As a cri de coeur, the piece is right on target, but it’s not as if an editorial, even on the front page of the nation’s self-described newspaper of record, will change anything. It’s just words, and tomorrow will be used for puppy training or wrapping fish. They’re almost as meaningless as the words of politicians who say, “Our hearts go out to the victims and their families.” Or perhaps “our prayers are with them.”
The only words that matter are the opinions of the Supreme Court and the ayes and nays uttered by members of Congress when it comes to banning assault weapons, certain semi-automatics and magazines that permit mass murders without the shooter having to reload. Or the words of Senators, mostly Republicans, who voted last week to defeat a bill to bar gun sales to people on the no-fly list. How can they who posture on their muscular stance on terrorism look at themselves in the mirror every morning?
The same majority voted yet again against universal background checks, something favored by an overwhelming majority of the American people. Just four Republicans were on the side of gun safety, Mark Kirk of Illinois, Susan Collins of Maine, John McCain of Arizona and Pat Toomey of Pennsylvania. Shamefully, Democrat Senator Sen. Heidi Heitkamp (D-N.D.) voted with the Republican majority.
Meanwhile, the insanity goes on, with the highest ever Black Friday gun sales and the FBI’s struggling to process record numbers of background checks (more limited than those envisioned in the failed legislation). The NRA chants that guns don’t kill, people do. That criminals will still find a way to circumvent laws. That the problem is mental illness. Those factors won’t go away. But making it more difficult for criminals, the deranged and the terrorists to create arsenals of weapons with which to pursue their wished-for carnage would surely save some lives.
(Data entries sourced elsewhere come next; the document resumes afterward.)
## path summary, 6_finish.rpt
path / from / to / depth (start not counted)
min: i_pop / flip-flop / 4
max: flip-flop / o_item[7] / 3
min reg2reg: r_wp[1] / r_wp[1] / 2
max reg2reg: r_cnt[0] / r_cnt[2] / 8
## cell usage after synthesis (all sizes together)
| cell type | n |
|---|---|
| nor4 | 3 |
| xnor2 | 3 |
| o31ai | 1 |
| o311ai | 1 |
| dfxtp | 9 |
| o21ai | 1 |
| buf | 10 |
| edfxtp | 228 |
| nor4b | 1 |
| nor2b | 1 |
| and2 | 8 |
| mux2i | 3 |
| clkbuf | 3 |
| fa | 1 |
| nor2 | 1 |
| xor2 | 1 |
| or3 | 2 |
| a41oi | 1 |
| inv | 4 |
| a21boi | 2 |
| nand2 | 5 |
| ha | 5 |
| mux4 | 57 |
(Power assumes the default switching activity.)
Academics and others who follow these violent events are divided on whether or not mass shootings are on the rise or it just seems that way thanks to the 24-hour cycle of cable news. Resolving that difference of opinion is irrelevant. There has been more than a mass shooting (the killing of four or more people) every day this year. But more than half of all shooting deaths were from domestic violence. They don’t figure into the mass killing statistics. America has gone ballistic, as Wisconsin commentator Rick Horowitz observes.
On Friday, an American woman living in Amman, Jordan wrote a letter to the editor of the NY Times, wondering if she and her husband and daughter aren’t safer living there than returning to the United States. Written from the chaos of the Middle East, she understood that this might sound crazy but also was well aware that in Jordan, at least “children don’t get shot at school.”
The terrorist attacks are horrific, but we mustn’t forget the 30,000 annual deaths in the United States from garden variety gun violence. We are off the rails. In 1996, in the wake of a mass killing of 35 people, with 23 others wounded, Australia banned semi-automatics and rifles and instituted a huge buy-back. Shootings went down by about 60 percent, and there hasn’t been a mass killing since the law was implemented.
Would that work here? Perhaps not. I have a sense though that, if we expect failure, that’s exactly what we shall get. We have to continue speaking out for gun safety. For us, as for the NY Times, that starts with words. But the words must translate into political action. We need to defeat candidates and elected officials who are more afraid of losing NRA backing than they are of homeland terrorist carnage. We need to help elect those who are willing to make standing up to the NRA a priority. This is hard work, and only over time can we change the national mindset and put common sense and safety first.